== Work item ==
Please quote exactly the lines below from the line containing "3-bit one-hot mux with 2 select lines: 1" to the line containing "path kind: reg-to-reg", both lines included, and nothing else.
○ ○ ○
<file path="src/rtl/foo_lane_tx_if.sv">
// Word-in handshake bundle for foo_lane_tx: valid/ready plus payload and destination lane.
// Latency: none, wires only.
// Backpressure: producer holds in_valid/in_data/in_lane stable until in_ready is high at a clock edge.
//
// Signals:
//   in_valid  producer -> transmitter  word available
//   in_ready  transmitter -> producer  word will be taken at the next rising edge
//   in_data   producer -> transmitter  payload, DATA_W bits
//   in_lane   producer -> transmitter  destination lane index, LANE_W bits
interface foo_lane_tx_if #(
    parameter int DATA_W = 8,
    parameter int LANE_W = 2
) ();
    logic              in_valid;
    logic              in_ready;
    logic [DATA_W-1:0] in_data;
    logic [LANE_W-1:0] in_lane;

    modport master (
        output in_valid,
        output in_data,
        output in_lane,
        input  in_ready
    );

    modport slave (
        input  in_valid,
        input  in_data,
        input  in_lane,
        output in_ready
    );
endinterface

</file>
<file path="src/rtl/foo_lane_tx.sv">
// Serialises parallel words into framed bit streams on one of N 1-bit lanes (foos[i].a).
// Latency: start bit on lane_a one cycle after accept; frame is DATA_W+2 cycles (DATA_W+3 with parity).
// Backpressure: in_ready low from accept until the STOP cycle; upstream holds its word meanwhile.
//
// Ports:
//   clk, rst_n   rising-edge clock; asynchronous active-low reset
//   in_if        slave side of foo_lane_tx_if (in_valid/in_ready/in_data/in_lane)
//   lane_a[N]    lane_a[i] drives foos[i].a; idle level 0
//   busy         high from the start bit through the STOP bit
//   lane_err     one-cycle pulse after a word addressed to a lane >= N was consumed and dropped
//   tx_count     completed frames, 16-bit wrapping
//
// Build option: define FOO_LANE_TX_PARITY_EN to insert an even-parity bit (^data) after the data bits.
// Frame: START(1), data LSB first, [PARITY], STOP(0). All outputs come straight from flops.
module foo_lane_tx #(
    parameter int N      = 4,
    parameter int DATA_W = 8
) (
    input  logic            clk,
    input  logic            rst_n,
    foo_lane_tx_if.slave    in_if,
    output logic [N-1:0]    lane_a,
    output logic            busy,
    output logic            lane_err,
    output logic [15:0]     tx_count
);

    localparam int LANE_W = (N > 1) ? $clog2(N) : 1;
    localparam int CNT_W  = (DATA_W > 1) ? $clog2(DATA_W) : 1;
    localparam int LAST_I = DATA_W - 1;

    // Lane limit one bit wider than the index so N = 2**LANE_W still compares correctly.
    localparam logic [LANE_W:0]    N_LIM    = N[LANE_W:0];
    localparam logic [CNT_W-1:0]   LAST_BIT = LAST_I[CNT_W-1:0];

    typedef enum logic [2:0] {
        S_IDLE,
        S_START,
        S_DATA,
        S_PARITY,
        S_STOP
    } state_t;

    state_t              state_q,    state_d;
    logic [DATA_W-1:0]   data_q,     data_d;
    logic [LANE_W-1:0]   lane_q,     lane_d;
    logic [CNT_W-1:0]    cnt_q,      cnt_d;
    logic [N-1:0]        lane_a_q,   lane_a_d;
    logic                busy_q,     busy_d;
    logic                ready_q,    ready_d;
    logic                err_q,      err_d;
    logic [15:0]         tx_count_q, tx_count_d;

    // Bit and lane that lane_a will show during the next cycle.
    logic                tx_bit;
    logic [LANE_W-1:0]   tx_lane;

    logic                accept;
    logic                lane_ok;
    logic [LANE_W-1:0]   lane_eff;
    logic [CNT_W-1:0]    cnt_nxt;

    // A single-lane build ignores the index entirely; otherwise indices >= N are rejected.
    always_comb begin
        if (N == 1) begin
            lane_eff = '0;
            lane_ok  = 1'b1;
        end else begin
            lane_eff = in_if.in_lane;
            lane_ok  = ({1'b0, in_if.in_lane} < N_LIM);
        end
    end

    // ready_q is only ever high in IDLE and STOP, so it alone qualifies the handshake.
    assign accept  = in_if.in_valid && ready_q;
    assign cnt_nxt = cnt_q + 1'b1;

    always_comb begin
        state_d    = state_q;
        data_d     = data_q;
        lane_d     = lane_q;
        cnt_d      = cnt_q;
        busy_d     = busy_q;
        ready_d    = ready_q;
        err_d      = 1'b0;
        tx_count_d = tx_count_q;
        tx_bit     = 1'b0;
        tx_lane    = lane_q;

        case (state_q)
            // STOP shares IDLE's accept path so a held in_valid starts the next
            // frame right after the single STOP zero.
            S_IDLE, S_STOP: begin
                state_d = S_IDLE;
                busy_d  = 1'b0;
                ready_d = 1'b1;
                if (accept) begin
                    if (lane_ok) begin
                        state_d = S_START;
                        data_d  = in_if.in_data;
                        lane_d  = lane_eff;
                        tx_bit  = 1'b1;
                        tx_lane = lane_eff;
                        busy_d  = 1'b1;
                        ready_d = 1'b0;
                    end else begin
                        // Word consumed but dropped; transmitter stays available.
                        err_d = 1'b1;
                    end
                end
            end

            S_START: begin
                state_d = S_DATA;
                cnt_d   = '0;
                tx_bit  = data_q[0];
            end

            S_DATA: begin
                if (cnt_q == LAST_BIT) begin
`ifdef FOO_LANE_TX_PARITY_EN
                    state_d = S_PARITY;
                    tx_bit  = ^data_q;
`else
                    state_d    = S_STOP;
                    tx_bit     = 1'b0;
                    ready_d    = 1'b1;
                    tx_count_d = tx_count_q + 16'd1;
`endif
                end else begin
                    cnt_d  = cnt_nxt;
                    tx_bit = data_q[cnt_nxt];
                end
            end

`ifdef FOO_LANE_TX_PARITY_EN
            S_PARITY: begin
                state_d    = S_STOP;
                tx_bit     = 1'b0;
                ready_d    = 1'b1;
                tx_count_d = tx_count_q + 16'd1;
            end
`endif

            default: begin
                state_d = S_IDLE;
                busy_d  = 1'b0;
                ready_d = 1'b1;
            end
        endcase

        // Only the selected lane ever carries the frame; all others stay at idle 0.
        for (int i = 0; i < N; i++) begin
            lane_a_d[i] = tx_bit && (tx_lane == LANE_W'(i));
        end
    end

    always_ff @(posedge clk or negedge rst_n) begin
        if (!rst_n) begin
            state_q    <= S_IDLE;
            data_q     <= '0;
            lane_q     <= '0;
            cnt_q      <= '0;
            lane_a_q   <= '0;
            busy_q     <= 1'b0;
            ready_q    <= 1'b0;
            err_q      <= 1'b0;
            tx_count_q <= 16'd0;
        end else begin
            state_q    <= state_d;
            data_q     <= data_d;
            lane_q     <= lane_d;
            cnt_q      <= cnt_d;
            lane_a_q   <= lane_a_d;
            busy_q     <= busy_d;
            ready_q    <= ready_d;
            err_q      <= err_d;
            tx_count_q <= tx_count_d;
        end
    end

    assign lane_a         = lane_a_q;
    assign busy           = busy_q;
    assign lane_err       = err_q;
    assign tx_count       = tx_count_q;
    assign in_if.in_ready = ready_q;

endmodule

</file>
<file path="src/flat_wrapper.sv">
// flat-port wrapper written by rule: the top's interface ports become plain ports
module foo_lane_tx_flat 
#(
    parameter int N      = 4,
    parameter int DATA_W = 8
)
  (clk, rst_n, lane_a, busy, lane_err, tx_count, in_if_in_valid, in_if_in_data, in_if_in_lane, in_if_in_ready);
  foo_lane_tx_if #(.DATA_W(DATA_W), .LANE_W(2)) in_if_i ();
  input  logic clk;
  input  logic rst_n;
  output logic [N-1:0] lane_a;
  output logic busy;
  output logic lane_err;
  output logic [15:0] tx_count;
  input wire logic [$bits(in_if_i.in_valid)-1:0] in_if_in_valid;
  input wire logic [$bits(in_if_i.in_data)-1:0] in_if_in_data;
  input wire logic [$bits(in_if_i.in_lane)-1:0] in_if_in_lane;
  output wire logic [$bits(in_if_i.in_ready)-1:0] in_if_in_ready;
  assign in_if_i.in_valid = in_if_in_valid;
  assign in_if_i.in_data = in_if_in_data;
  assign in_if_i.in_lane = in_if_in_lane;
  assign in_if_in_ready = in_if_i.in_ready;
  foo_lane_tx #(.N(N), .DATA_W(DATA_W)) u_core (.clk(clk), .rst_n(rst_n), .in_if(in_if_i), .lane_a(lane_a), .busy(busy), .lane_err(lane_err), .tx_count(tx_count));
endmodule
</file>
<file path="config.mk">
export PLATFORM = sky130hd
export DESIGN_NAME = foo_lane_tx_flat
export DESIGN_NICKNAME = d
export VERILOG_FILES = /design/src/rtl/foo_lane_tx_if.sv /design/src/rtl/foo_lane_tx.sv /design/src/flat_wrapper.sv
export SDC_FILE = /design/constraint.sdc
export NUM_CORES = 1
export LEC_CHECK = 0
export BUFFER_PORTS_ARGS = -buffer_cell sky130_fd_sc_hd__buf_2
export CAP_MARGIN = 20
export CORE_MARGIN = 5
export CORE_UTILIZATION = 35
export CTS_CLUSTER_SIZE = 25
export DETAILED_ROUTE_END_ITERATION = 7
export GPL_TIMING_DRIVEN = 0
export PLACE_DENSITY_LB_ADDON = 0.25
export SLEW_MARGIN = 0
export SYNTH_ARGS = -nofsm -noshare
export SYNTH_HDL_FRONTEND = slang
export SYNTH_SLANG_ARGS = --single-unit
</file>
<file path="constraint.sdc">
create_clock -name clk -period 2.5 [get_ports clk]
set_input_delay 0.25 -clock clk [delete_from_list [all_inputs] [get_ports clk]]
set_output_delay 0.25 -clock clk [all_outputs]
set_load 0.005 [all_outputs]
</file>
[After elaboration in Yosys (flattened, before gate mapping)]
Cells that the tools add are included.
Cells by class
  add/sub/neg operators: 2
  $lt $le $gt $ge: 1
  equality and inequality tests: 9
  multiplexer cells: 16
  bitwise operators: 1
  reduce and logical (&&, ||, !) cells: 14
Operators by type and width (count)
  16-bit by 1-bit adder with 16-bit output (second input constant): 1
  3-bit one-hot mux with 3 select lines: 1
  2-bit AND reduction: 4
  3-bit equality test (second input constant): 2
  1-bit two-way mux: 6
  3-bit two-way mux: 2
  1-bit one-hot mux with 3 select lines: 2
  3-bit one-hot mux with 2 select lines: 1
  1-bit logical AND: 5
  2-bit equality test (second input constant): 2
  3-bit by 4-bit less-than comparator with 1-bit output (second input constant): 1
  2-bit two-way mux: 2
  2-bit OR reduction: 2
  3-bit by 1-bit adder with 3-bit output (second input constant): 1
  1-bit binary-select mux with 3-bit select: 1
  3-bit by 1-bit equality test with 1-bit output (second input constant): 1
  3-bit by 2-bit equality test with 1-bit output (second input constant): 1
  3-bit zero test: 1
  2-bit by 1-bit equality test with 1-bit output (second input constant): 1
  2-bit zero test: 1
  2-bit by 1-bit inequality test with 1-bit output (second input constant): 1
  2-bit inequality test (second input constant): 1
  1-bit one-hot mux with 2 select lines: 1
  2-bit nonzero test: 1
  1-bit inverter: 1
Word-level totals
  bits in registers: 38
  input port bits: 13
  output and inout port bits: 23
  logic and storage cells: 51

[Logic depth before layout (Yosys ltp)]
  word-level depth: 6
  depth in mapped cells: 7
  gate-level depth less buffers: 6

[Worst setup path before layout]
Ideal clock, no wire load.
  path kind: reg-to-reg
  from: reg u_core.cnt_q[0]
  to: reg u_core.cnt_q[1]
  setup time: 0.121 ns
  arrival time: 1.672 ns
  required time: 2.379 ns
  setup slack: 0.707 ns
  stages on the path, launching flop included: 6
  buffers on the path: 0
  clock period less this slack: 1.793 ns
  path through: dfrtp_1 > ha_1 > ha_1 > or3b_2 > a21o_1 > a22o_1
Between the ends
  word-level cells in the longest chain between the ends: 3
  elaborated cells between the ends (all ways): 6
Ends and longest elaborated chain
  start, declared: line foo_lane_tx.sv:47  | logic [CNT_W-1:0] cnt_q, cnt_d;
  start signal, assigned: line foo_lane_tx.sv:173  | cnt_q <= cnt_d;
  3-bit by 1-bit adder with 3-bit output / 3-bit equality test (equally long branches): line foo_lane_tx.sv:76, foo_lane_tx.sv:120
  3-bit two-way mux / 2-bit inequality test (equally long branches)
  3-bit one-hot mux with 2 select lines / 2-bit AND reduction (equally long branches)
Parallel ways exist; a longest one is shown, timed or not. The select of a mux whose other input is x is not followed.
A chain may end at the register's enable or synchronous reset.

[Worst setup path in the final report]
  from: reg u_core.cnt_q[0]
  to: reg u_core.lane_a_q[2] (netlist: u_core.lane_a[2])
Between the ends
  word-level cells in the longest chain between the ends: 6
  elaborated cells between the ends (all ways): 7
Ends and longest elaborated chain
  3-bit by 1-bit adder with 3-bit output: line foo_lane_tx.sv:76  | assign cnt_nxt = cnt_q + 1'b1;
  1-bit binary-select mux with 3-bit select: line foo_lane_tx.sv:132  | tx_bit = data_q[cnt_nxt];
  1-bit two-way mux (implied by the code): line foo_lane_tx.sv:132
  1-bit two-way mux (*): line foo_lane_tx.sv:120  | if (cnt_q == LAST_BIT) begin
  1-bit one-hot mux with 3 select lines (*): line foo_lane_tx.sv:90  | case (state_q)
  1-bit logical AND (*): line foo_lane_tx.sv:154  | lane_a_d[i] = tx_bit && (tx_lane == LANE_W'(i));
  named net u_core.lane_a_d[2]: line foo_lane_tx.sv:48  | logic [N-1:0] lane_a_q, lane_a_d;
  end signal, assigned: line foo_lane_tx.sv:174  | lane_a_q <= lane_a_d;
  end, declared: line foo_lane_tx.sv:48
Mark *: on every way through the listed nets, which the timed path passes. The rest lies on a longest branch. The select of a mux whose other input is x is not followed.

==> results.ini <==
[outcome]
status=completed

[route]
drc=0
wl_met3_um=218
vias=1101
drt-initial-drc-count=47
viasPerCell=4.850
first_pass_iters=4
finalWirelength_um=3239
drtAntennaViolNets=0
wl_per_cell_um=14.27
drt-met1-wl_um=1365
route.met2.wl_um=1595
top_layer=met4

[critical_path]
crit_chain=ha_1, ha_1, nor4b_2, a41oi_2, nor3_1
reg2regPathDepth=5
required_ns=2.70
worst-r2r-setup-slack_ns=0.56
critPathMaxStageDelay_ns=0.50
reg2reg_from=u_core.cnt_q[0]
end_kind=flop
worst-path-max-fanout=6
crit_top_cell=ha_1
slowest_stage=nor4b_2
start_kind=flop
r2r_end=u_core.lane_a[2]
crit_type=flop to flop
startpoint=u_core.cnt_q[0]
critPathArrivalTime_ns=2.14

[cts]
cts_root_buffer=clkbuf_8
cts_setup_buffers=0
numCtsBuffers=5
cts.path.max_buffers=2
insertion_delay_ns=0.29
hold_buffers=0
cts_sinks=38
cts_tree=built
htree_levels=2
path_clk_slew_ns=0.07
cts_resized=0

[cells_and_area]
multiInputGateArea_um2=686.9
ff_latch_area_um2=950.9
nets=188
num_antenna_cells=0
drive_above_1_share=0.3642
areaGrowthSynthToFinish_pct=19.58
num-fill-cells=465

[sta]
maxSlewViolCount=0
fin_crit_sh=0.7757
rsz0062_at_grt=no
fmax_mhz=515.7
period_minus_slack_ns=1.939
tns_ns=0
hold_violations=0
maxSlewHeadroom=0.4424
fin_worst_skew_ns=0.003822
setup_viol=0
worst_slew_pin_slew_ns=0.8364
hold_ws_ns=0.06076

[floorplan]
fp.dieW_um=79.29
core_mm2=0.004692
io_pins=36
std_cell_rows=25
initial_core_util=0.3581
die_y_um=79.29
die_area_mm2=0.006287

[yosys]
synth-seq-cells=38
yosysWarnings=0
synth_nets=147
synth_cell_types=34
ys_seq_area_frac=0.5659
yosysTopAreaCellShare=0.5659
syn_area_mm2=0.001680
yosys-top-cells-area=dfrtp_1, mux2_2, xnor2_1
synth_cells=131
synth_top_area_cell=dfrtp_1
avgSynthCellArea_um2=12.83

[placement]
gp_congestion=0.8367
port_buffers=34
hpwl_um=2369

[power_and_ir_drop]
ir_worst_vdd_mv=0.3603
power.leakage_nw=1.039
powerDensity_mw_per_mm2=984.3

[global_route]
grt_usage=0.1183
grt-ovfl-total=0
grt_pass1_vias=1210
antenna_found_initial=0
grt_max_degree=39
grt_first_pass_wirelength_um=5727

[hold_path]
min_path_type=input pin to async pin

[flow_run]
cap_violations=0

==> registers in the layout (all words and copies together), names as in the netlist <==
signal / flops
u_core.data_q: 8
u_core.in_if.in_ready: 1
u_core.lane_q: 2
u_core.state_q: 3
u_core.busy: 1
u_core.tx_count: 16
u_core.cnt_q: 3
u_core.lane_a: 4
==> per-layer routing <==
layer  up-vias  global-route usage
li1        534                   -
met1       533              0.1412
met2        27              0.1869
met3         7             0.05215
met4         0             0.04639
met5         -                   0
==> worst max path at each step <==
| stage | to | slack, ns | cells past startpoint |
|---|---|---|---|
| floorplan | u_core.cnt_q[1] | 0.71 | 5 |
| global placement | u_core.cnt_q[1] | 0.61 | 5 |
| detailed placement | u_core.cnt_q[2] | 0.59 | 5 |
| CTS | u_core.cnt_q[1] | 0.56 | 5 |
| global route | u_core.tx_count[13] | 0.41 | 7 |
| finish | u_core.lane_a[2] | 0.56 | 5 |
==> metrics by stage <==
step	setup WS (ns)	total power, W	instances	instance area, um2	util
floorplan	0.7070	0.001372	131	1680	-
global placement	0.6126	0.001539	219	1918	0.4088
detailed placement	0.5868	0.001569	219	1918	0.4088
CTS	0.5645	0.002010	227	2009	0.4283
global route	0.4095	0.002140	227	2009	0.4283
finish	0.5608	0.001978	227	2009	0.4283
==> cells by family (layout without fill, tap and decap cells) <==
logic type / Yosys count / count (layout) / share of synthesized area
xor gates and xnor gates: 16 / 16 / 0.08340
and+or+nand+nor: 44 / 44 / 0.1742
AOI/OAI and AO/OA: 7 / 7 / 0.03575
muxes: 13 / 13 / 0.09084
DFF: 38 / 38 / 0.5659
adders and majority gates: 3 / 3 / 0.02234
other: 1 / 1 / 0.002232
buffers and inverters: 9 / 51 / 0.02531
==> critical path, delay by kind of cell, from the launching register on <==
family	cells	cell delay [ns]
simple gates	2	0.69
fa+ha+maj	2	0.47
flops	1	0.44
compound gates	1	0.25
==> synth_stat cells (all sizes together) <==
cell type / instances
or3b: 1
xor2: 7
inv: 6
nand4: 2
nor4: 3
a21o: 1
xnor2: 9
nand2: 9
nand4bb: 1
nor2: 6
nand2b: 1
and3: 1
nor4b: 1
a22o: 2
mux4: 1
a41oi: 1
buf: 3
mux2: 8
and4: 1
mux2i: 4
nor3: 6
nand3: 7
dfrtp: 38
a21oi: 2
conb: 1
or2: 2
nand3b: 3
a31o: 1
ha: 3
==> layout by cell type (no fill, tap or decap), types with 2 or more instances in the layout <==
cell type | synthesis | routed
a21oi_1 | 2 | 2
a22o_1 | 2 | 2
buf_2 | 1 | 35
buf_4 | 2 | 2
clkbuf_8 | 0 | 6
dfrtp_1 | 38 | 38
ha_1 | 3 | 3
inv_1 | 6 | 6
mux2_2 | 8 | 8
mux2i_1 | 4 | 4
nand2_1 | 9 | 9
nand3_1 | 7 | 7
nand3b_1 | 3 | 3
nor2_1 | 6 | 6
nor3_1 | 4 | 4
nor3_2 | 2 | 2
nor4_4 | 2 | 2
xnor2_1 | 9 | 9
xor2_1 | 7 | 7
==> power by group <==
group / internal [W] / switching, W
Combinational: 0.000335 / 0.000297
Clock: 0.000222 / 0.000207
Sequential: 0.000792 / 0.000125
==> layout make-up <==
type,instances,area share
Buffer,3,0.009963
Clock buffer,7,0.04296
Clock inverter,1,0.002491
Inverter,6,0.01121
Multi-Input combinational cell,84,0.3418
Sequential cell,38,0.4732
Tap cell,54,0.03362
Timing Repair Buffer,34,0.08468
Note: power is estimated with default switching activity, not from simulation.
○ ○ ○
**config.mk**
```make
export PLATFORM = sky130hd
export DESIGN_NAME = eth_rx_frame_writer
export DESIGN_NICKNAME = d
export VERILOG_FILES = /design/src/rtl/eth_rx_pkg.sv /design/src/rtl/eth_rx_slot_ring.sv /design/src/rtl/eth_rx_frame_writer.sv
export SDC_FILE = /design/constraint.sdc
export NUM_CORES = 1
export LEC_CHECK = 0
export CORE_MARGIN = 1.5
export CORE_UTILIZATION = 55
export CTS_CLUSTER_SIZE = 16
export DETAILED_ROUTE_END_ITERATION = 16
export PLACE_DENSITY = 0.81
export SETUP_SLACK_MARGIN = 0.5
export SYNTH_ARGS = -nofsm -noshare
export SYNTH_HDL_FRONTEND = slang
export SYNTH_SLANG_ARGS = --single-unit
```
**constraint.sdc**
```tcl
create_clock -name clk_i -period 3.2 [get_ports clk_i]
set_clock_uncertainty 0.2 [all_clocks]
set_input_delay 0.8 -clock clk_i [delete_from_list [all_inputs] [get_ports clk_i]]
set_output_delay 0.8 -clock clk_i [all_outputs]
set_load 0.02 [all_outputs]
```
○ ○ ○
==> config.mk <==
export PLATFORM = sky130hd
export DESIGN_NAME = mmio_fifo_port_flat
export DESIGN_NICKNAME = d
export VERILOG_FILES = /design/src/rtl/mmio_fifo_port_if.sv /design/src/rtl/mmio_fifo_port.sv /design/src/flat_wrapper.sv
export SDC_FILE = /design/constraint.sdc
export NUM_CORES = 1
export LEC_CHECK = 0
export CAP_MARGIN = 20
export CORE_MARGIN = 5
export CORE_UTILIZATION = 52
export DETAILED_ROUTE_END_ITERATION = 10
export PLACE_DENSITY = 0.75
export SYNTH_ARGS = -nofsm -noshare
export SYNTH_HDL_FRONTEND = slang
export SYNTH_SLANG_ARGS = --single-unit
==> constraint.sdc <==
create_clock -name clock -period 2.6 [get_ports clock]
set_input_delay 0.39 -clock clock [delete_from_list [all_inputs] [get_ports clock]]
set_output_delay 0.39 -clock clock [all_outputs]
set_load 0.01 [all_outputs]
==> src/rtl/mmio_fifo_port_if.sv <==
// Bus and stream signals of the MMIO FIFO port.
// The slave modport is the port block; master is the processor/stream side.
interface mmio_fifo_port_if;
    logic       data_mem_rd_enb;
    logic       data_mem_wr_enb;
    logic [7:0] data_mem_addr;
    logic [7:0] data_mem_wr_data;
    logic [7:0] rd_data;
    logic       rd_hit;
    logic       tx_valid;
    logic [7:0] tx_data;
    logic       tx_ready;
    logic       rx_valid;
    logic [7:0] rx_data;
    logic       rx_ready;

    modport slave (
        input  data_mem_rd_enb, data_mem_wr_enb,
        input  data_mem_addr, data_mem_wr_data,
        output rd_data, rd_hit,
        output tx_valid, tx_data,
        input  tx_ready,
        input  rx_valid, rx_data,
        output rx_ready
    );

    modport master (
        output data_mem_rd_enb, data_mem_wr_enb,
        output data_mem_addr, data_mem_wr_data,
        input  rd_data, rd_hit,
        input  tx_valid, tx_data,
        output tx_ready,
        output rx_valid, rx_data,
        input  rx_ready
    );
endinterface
○ ○ ○
== Solution to the exercise ==
  3-bit one-hot mux with 2 select lines: 1
  1-bit logical AND: 5
  2-bit equality test (second input constant): 2
  3-bit by 4-bit less-than comparator with 1-bit output (second input constant): 1
  2-bit two-way mux: 2
  2-bit OR reduction: 2
  3-bit by 1-bit adder with 3-bit output (second input constant): 1
  1-bit binary-select mux with 3-bit select: 1
  3-bit by 1-bit equality test with 1-bit output (second input constant): 1
  3-bit by 2-bit equality test with 1-bit output (second input constant): 1
  3-bit zero test: 1
  2-bit by 1-bit equality test with 1-bit output (second input constant): 1
  2-bit zero test: 1
  2-bit by 1-bit inequality test with 1-bit output (second input constant): 1
  2-bit inequality test (second input constant): 1
  1-bit one-hot mux with 2 select lines: 1
  2-bit nonzero test: 1
  1-bit inverter: 1
Word-level totals
  bits in registers: 38
  input port bits: 13
  output and inout port bits: 23
  logic and storage cells: 51

[Logic depth before layout (Yosys ltp)]
  word-level depth: 6
  depth in mapped cells: 7
  gate-level depth less buffers: 6

[Worst setup path before layout]
Ideal clock, no wire load.
  path kind: reg-to-reg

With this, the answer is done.